# [DATA UNDER STUDY]
○ ○ ○

$ cat config.mk
export PLATFORM = sky130hd
export DESIGN_NAME = ovp_stages
export DESIGN_NICKNAME = d
export VERILOG_FILES = /design/src/common/ovp_pkg.sv /design/src/hw/ovp_stages.sv
export SDC_FILE = /design/constraint.sdc
export NUM_CORES = 2
export LEC_CHECK = 0
export BUFFER_PORTS_ARGS = -buffer_cell sky130_fd_sc_hd__buf_2
export CAP_MARGIN = 20
export CORE_MARGIN = 3
export CORE_UTILIZATION = 55
export DETAILED_ROUTE_END_ITERATION = 8
export PLACE_DENSITY = 0.72
export SYNTH_ARGS = -nofsm -noshare
export SYNTH_HDL_FRONTEND = slang
export SYNTH_SLANG_ARGS = --single-unit
$ cat constraint.sdc
create_clock -name CORE_CLK -period 25.9 [get_ports CORE_CLK]
set_input_delay 3.885 -clock CORE_CLK [delete_from_list [all_inputs] [get_ports CORE_CLK]]
set_output_delay 3.885 -clock CORE_CLK [all_outputs]
set_load 0.03 [all_outputs]
$ cat src/common/ovp_pkg.sv
// Package of constants and types for the overvoltage protection stages.
`default_nettype none
package ovp_pkg;
    // ----------------------------------------
    // Sizes and stage capabilities
    // ----------------------------------------
    localparam int NSTG = 6;
    localparam logic [5:0] INV_CAP = 6'h0b;
    localparam logic [5:0] HOLD_CAP = 6'h09;
    // ----------------------------------------
    // Register map
    // ----------------------------------------
    localparam logic [3:0] OFS_THR = 4'h0;
    localparam logic [3:0] OFS_DLY = 4'h4;
    localparam logic [3:0] OFS_CFG = 4'h8;
    localparam logic [3:0] OFS_MUL = 4'hc;
    localparam logic [7:0] OFS_STAT = 8'h60;
    localparam logic [7:0] OFS_CTRL = 8'h64;
    localparam logic [7:0] OFS_HOLD_PH = 8'h68;
    localparam logic [7:0] OFS_HOLD_E = 8'h6c;
    localparam int CFG_INV_BIT = 0;
    localparam int CFG_CURVE_LSB = 1;
    localparam int CTRL_RST_PH = 0;
    localparam int CTRL_RST_E = 1;
    localparam int STAT_TRIP_LSB = 6;
    localparam int STAT_TICK_LOST = 12;
    localparam logic [15:0] RST_THR = 16'hffff;
    localparam logic [19:0] RST_DLY = 20'h00000;
    localparam logic [15:0] RST_MUL = 16'h0064;
    localparam logic [19:0] RST_HOLD = 20'h00000;
    localparam logic [15:0] RTM_MIN = 16'h0002;
    localparam logic [15:0] RTM_MAX_IEC = 16'h0096;
    localparam logic [15:0] RTM_MAX_US = 16'h2710;
    // ----------------------------------------
    // Timing
    // ----------------------------------------
    localparam int CLK_PERIOD_NS = 40;
    localparam int DET_TIME_MS = 20;
    localparam int DET_CYC_DFLT = DET_TIME_MS * 1000000 / CLK_PERIOD_NS;
    localparam int TICK_PERIOD_US = 1000;
    localparam int HOLD_MAX_S = 600;
    localparam logic [19:0] HOLD_MAX_TICKS = 20'(HOLD_MAX_S * 1000000 / TICK_PERIOD_US);
    // ----------------------------------------
    // Types
    // ----------------------------------------
    typedef enum logic [3:0] {
        CRV_IEC_SI, CRV_IEC_VI, CRV_IEC_EI, CRV_IEC_LTI, CRV_FR_STI, CRV_UK_RECT,
        CRV_IEEE_MI, CRV_IEEE_VI, CRV_IEEE_EI, CRV_US_CO2P20, CRV_US_CO2P40,
        CRV_US_CO8, CRV_RI, CRV_BNP, CRV_RXIDG, CRV_SPARE
    } ovp_curve_t;
    typedef enum logic [1:0] {
        ST_IDLE = 2'b00, ST_RUN = 2'b01, ST_TRIP = 2'b11, ST_HOLD = 2'b10
    } ovp_st_t;
    typedef struct packed {
        logic [15:0] thr;
        logic [19:0] dly;
        logic inv;
        ovp_curve_t curve;
        logic [15:0] tms;
        logic [15:0] rtm;
    } ovp_cfg_t;
    typedef struct packed {
        ovp_st_t st;
        logic [31:0] acc;
        logic [31:0] hcnt;
    } ovp_stg_t;
    typedef struct packed {
        ovp_cfg_t [NSTG-1:0] cfg;
        ovp_stg_t [NSTG-1:0] stg;
        logic [1:0] rst_type;
        logic [19:0] hold_ph;
        logic [19:0] hold_e;
        logic [NSTG-1:0] blk_s1;
        logic [NSTG-1:0] blk_s2;
        logic [NSTG-1:0] start;
        logic [NSTG-1:0] trip;
        logic [31:0] prdata;
        logic [31:0] tick_cnt;
        logic tick_lost;
    } ovp_state_t;
    // Reset constant of the IEC SI, VI and EI, IEEE and US curves in hundredths of a second; zero for the rest.
    function automatic logic [13:0] curve_tr(input ovp_curve_t c);
        case (c)
            CRV_IEC_SI: curve_tr = 14'h04ba;
            CRV_IEC_VI: curve_tr = 14'h10e0;
            CRV_IEC_EI: curve_tr = 14'h1f40;
            CRV_IEEE_MI: curve_tr = 14'h01ea;
            CRV_IEEE_VI: curve_tr = 14'h0870;
            CRV_IEEE_EI: curve_tr = 14'h0b5e;
            CRV_US_CO2P20: curve_tr = 14'h00e2;
            CRV_US_CO2P40: curve_tr = 14'h00e2;
            CRV_US_CO8: curve_tr = 14'h0253;
            default: curve_tr = 14'h0000;
        endcase
    endfunction
endpackage
`default_nettype wire

$ cat src/hw/ovp_stages.sv
// Phase and earth overvoltage protection stages with an APB register slave.
`timescale 1ns/100ps
`default_nettype none
module ovp_stages #(
    parameter int DET_CYC = ovp_pkg::DET_CYC_DFLT
) (
    input wire logic CORE_CLK,
    input wire logic SRST,
    input wire logic PSEL,
    input wire logic PENABLE,
    input wire logic PWRITE,
    input wire logic [7:0] PADDR,
    input wire logic [31:0] PWDATA,
    output logic [31:0] PRDATA,
    output logic PREADY,
    output logic PSLVERR,
    input wire logic SAMPLE_TICK,
    input wire logic [2:0][15:0] PHASE_V,
    input wire logic [15:0] EARTH_V,
    input wire logic [ovp_pkg::NSTG-1:0] STAGE_BLOCK,
    output logic [ovp_pkg::NSTG-1:0] STAGE_START,
    output logic [ovp_pkg::NSTG-1:0] STAGE_TRIP,
    output logic TICK_LOST
);
    import ovp_pkg::*;

    ovp_state_t s_q;
    ovp_state_t s_d;
    logic [NSTG-1:0] above_w;
    logic [NSTG-1:0] below95_w;
    logic [15:0] vmax;
    logic wr_en;
    logic rd_map;

    // ----------------------------------------
    // Register helpers
    // ----------------------------------------
    function automatic logic [15:0] rtm_eff(input ovp_cfg_t c);
        logic [15:0] hi;
        hi = (c.curve >= CRV_IEEE_MI && c.curve <= CRV_US_CO8) ? RTM_MAX_US : RTM_MAX_IEC;
        if (c.rtm < RTM_MIN) begin
            rtm_eff = RTM_MIN;
        end else if (c.rtm > hi) begin
            rtm_eff = hi;
        end else begin
            rtm_eff = c.rtm;
        end
    endfunction

    function automatic logic [19:0] hold_clamp(input logic [19:0] v);
        hold_clamp = (v > HOLD_MAX_TICKS) ? HOLD_MAX_TICKS : v;
    endfunction

    assign PREADY = 1'b1;
    assign PRDATA = s_q.prdata;
    assign STAGE_START = s_q.start;
    assign STAGE_TRIP = s_q.trip;
    assign TICK_LOST = s_q.tick_lost;
    assign wr_en = PSEL && PENABLE && PWRITE;
    assign rd_map = (PADDR[7:4] < 4'(NSTG)) || (PADDR[7:4] == OFS_STAT[7:4]);
    assign PSLVERR = PSEL && PENABLE && (!rd_map || PADDR[1:0] != 2'b00);

    // ----------------------------------------
    // Next state
    // ----------------------------------------
    always_comb begin
        logic [15:0] v;
        logic blk;
        logic inv_en;
        logic rst_inv;
        logic [31:0] op_inc;
        logic [31:0] op_tgt;
        logic [31:0] h_inc;
        logic [31:0] h_tgt;
        logic [31:0] acc_n;
        logic [31:0] hcnt_n;
        logic [3:0] ix;
        v = 16'h0000;
        blk = 1'b0;
        inv_en = 1'b0;
        rst_inv = 1'b0;
        op_inc = 32'h0;
        op_tgt = 32'h0;
        h_inc = 32'h0;
        h_tgt = 32'h0;
        acc_n = 32'h0;
        hcnt_n = 32'h0;
        ix = PADDR[7:4];
        s_d = s_q;
        above_w = '0;
        below95_w = '0;
        // The highest phase decides, so one phase above threshold is enough to pick up.
        vmax = PHASE_V[0];
        if (PHASE_V[1] > vmax) begin
            vmax = PHASE_V[1];
        end
        if (PHASE_V[2] > vmax) begin
            vmax = PHASE_V[2];
        end
        // Blocking arrives from a pin, so it passes two flip-flops before any stage reads it.
        s_d.blk_s1 = STAGE_BLOCK;
        s_d.blk_s2 = s_q.blk_s1;
        // Ticks slower than the detection bound would stretch operate times unnoticed.
        if (SAMPLE_TICK) begin
            s_d.tick_cnt = 32'h0;
        end else if (s_q.tick_cnt != 32'(DET_CYC)) begin
            s_d.tick_cnt = s_q.tick_cnt + 32'h1;
        end
        for (int i = 0; i < NSTG; i++) begin
            v = (i < 3) ? vmax : EARTH_V;
            blk = s_q.blk_s2[i];
            inv_en = s_q.cfg[i].inv && INV_CAP[i];
            rst_inv = inv_en && s_q.rst_type[(i < 3) ? CTRL_RST_PH : CTRL_RST_E];
            above_w[i] = v > s_q.cfg[i].thr;
            below95_w[i] = (21'(v) * 21'd20) < (21'(s_q.cfg[i].thr) * 21'd19);
            // Operate progress grows with the excess, giving an inverse-time delay.
            op_inc = inv_en ? 32'(v - s_q.cfg[i].thr) : 32'h1;
            op_tgt = inv_en ? {8'h00, s_q.cfg[i].tms, 8'h00} : 32'(s_q.cfg[i].dly);
            h_inc = rst_inv ? 32'(s_q.cfg[i].thr - v) : 32'h1;
            h_tgt = rst_inv ? 32'(rtm_eff(s_q.cfg[i]) * 30'(curve_tr(s_q.cfg[i].curve)))
                            : 32'((i < 3) ? s_q.hold_ph : s_q.hold_e);
            acc_n = s_q.stg[i].acc + op_inc;
            hcnt_n = s_q.stg[i].hcnt + h_inc;
            if (SAMPLE_TICK) begin
                case (s_q.stg[i].st)
                    ST_IDLE: begin
                        if (above_w[i] && !blk) begin
                            s_d.stg[i].st = (op_inc >= op_tgt) ? ST_TRIP : ST_RUN;
                            s_d.stg[i].acc = op_inc;
                            s_d.stg[i].hcnt = 32'h0;
                        end
                    end
                    ST_RUN, ST_HOLD: begin
                        if (blk) begin
                            s_d.stg[i] = s_q.stg[i];
                        end else if (above_w[i]) begin
                            s_d.stg[i].acc = acc_n;
                            s_d.stg[i].hcnt = 32'h0;
                            s_d.stg[i].st = (acc_n >= op_tgt) ? ST_TRIP : ST_RUN;
                        end else if (!HOLD_CAP[i]) begin
                            s_d.stg[i].st = ST_IDLE;
                            s_d.stg[i].acc = 32'h0;
                        end else if (!below95_w[i]) begin
                            s_d.stg[i].st = ST_HOLD;
                            s_d.stg[i].hcnt = 32'h0;
                        end else if (hcnt_n >= h_tgt) begin
                            s_d.stg[i].st = ST_IDLE;
                            s_d.stg[i].acc = 32'h0;
                            s_d.stg[i].hcnt = 32'h0;
                        end else begin
                            s_d.stg[i].st = ST_HOLD;
                            s_d.stg[i].hcnt = hcnt_n;
                        end
                    end
                    ST_TRIP: begin
                        if (!above_w[i]) begin
                            s_d.stg[i].st = ST_IDLE;
                            s_d.stg[i].acc = 32'h0;
                            s_d.stg[i].hcnt = 32'h0;
                        end
                    end
                    default: begin
                        s_d.stg[i].st = ST_IDLE;
                    end
                endcase
            end
            s_d.start[i] = (s_d.stg[i].st == ST_RUN) || (s_d.stg[i].st == ST_TRIP);
            s_d.trip[i] = (s_d.stg[i].st == ST_TRIP) && above_w[i] && !blk;
        end
        // Register writes take effect at the access edge.
        if (wr_en && PADDR[1:0] == 2'b00) begin
            if (ix < 4'(NSTG)) begin
                case (PADDR[3:0])
                    OFS_THR: s_d.cfg[ix].thr = PWDATA[15:0];
                    OFS_DLY: s_d.cfg[ix].dly = PWDATA[19:0];
                    OFS_CFG: begin
                        s_d.cfg[ix].inv = PWDATA[CFG_INV_BIT];
                        s_d.cfg[ix].curve = ovp_curve_t'(PWDATA[CFG_CURVE_LSB +: 4]);
                    end
                    OFS_MUL: begin
                        s_d.cfg[ix].tms = PWDATA[15:0];
                        s_d.cfg[ix].rtm = PWDATA[31:16];
                    end
                    default: s_d.cfg[ix] = s_q.cfg[ix];
                endcase
            end else begin
                case (PADDR)
                    OFS_STAT: begin
                        // A lost tick seen in the clearing cycle stays set.
                        if (PWDATA[STAT_TICK_LOST]) begin
                            s_d.tick_lost = 1'b0;
                        end
                    end
                    OFS_CTRL: s_d.rst_type = PWDATA[1:0];
                    OFS_HOLD_PH: s_d.hold_ph = hold_clamp(PWDATA[19:0]);
                    OFS_HOLD_E: s_d.hold_e = hold_clamp(PWDATA[19:0]);
                    default: s_d.rst_type = s_q.rst_type;
                endcase
            end
        end
        if (!SAMPLE_TICK && s_q.tick_cnt == 32'(DET_CYC - 1)) begin
            s_d.tick_lost = 1'b1;
        end
        // Read data is captured in the setup cycle so the access phase needs no wait.
        if (PSEL && !PENABLE) begin
            s_d.prdata = 32'h0;
            if (ix < 4'(NSTG)) begin
                case (PADDR[3:0])
                    OFS_THR: s_d.prdata = {16'h0000, s_q.cfg[ix].thr};
                    OFS_DLY: s_d.prdata = {12'h000, s_q.cfg[ix].dly};
                    OFS_CFG: s_d.prdata = {25'h0, s_q.stg[ix].st, s_q.cfg[ix].curve, s_q.cfg[ix].inv};
                    OFS_MUL: s_d.prdata = {s_q.cfg[ix].rtm, s_q.cfg[ix].tms};
                    default: s_d.prdata = 32'h0;
                endcase
            end else begin
                case (PADDR)
                    OFS_STAT: s_d.prdata = {19'h0, s_q.tick_lost, s_q.trip, s_q.start};
                    OFS_CTRL: s_d.prdata = {30'h0, s_q.rst_type};
                    OFS_HOLD_PH: s_d.prdata = {12'h000, s_q.hold_ph};
                    OFS_HOLD_E: s_d.prdata = {12'h000, s_q.hold_e};
                    default: s_d.prdata = 32'h0;
                endcase
            end
        end
    end

    // ----------------------------------------
    // State register
    // ----------------------------------------
    always_ff @(posedge CORE_CLK) begin
        if (SRST) begin
            // Thresholds reset to full scale so no stage can pick up before software sets it.
            s_q <= '0;
            for (int i = 0; i < NSTG; i++) begin
                s_q.cfg[i].thr <= RST_THR;
                s_q.cfg[i].dly <= RST_DLY;
                s_q.cfg[i].tms <= RST_MUL;
                s_q.cfg[i].rtm <= RST_MUL;
            end
            s_q.hold_ph <= RST_HOLD;
            s_q.hold_e <= RST_HOLD;
        end else begin
            s_q <= s_d;
        end
    end

    // ----------------------------------------
    // Checks
    // ----------------------------------------
    a_tick_bound: assert property (@(posedge CORE_CLK) disable iff (SRST)
        (!SAMPLE_TICK && s_q.tick_cnt == 32'(DET_CYC - 1)) |=> TICK_LOST)
        else $error("missing tick not flagged");
    a_lost_sticky: assert property (@(posedge CORE_CLK) disable iff (SRST)
        (TICK_LOST && !(wr_en && PADDR == OFS_STAT && PWDATA[STAT_TICK_LOST])) |=> TICK_LOST)
        else $error("lost tick flag dropped without a clear");
    a_hold_range: assert property (@(posedge CORE_CLK) disable iff (SRST)
        s_q.hold_ph <= HOLD_MAX_TICKS && s_q.hold_e <= HOLD_MAX_TICKS)
        else $error("hold delay beyond its range");

    for (genvar gi = 0; gi < NSTG; gi++) begin : g_chk
        a_trip_cond: assert property (@(posedge CORE_CLK) disable iff (SRST)
            STAGE_TRIP[gi] |-> $past(above_w[gi]) && !$past(s_q.blk_s2[gi]))
            else $error("trip without overvoltage or while blocked");
        a_block_trip: assert property (@(posedge CORE_CLK) disable iff (SRST)
            s_q.blk_s2[gi] |=> !STAGE_TRIP[gi])
            else $error("trip raised while blocked");
        a_start_trip: assert property (@(posedge CORE_CLK) disable iff (SRST)
            STAGE_TRIP[gi] |-> STAGE_START[gi])
            else $error("trip without start");
        a_tick_only: assert property (@(posedge CORE_CLK) disable iff (SRST)
            !SAMPLE_TICK |=> s_q.stg[gi] == $past(s_q.stg[gi]))
            else $error("stage timer moved between ticks");
        a_block_freeze: assert property (@(posedge CORE_CLK) disable iff (SRST)
            (s_q.blk_s2[gi] && s_q.stg[gi].st != ST_IDLE && s_q.stg[gi].st != ST_TRIP)
            |=> s_q.stg[gi].acc == $past(s_q.stg[gi].acc))
            else $error("timer moved while blocked");
        a_start_run: assert property (@(posedge CORE_CLK) disable iff (SRST)
            (SAMPLE_TICK && s_q.stg[gi].st == ST_IDLE && above_w[gi] && !s_q.blk_s2[gi])
            |=> STAGE_START[gi] || STAGE_TRIP[gi])
            else $error("start not raised when timer began");
        a_trip_clear: assert property (@(posedge CORE_CLK) disable iff (SRST)
            (SAMPLE_TICK && s_q.stg[gi].st == ST_TRIP && !above_w[gi])
            |=> s_q.stg[gi].st == ST_IDLE && s_q.stg[gi].acc == 32'h0 && !STAGE_TRIP[gi])
            else $error("tripped stage not cleared at once");
        if (!INV_CAP[gi]) begin : g_dt
            a_dt_count: assert property (@(posedge CORE_CLK) disable iff (SRST)
                (SAMPLE_TICK && s_q.stg[gi].st == ST_RUN && above_w[gi] && !s_q.blk_s2[gi])
                |=> s_q.stg[gi].acc == $past(s_q.stg[gi].acc) + 32'h1)
                else $error("definite stage did not count by one");
        end else begin : g_inv
            a_inv_grow: assert property (@(posedge CORE_CLK) disable iff (SRST)
                (SAMPLE_TICK && s_q.stg[gi].st == ST_RUN && above_w[gi] && !s_q.blk_s2[gi])
                |=> s_q.stg[gi].acc > $past(s_q.stg[gi].acc))
                else $error("operate progress did not grow above threshold");
        end
        if (!HOLD_CAP[gi]) begin : g_nohold
            a_no_hold: assert property (@(posedge CORE_CLK) disable iff (SRST)
                (SAMPLE_TICK && s_q.stg[gi].st == ST_RUN && !above_w[gi] && !s_q.blk_s2[gi])
                |=> s_q.stg[gi].st == ST_IDLE ##1 s_q.stg[gi].acc == 32'h0)
                else $error("stage without hold timer kept its delay");
            a_nohold_state: assert property (@(posedge CORE_CLK) disable iff (SRST)
                s_q.stg[gi].st != ST_HOLD)
                else $error("stage without hold timer entered hold");
        end else begin : g_hold
            a_hold_keep: assert property (@(posedge CORE_CLK) disable iff (SRST)
                (SAMPLE_TICK && s_q.stg[gi].st == ST_RUN && !above_w[gi] && !s_q.blk_s2[gi])
                |=> s_q.stg[gi].acc == $past(s_q.stg[gi].acc) || s_q.stg[gi].st == ST_IDLE)
                else $error("hold timer lost accumulated progress");
            a_hold_95: assert property (@(posedge CORE_CLK) disable iff (SRST)
                (SAMPLE_TICK && s_q.stg[gi].st == ST_HOLD && !s_q.blk_s2[gi]
                 && !below95_w[gi] && !above_w[gi])
                |=> s_q.stg[gi].hcnt == 32'h0 && s_q.stg[gi].st == ST_HOLD)
                else $error("hold count not restarted above 95 percent");
            a_hold_exit: assert property (@(posedge CORE_CLK) disable iff (SRST)
                (SAMPLE_TICK && s_q.stg[gi].st == ST_HOLD && !below95_w[gi])
                |=> s_q.stg[gi].st != ST_IDLE)
                else $error("delay cleared without staying below 95 percent");
        end
    end
endmodule // ovp_stages
`default_nettype wire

○ ○ ○

# [TASK DESCRIPTION]
Reproduce exactly, and only, the lines from the start of the entries through the one that contains "set_output_delay 3.885 -clock".

# [SOLUTION TO THIS EXERCISE]
$ cat config.mk
export PLATFORM = sky130hd
export DESIGN_NAME = ovp_stages
export DESIGN_NICKNAME = d
export VERILOG_FILES = /design/src/common/ovp_pkg.sv /design/src/hw/ovp_stages.sv
export SDC_FILE = /design/constraint.sdc
export NUM_CORES = 2
export LEC_CHECK = 0
export BUFFER_PORTS_ARGS = -buffer_cell sky130_fd_sc_hd__buf_2
export CAP_MARGIN = 20
export CORE_MARGIN = 3
export CORE_UTILIZATION = 55
export DETAILED_ROUTE_END_ITERATION = 8
export PLACE_DENSITY = 0.72
export SYNTH_ARGS = -nofsm -noshare
export SYNTH_HDL_FRONTEND = slang
export SYNTH_SLANG_ARGS = --single-unit
$ cat constraint.sdc
create_clock -name CORE_CLK -period 25.9 [get_ports CORE_CLK]
set_input_delay 3.885 -clock CORE_CLK [delete_from_list [all_inputs] [get_ports CORE_CLK]]
set_output_delay 3.885 -clock CORE_CLK [all_outputs]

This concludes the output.